▶ [Task requirements] What lines in the listing include "global"? Return a copy of each.

..............................

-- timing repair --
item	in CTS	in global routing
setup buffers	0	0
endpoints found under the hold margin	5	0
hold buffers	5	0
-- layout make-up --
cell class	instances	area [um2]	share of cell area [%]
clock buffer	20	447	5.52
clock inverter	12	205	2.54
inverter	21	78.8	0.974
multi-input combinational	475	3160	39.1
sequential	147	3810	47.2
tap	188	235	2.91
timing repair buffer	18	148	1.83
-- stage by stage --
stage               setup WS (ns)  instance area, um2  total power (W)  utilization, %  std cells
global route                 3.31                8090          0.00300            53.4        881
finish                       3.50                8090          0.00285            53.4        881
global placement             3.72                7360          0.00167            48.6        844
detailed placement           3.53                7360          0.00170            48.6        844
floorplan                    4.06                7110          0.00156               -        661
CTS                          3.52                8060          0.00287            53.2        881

..............................

▶ [Completed exercise]
item	in CTS	in global routing
global route                 3.31                8090          0.00300            53.4        881
global placement             3.72                7360          0.00167            48.6        844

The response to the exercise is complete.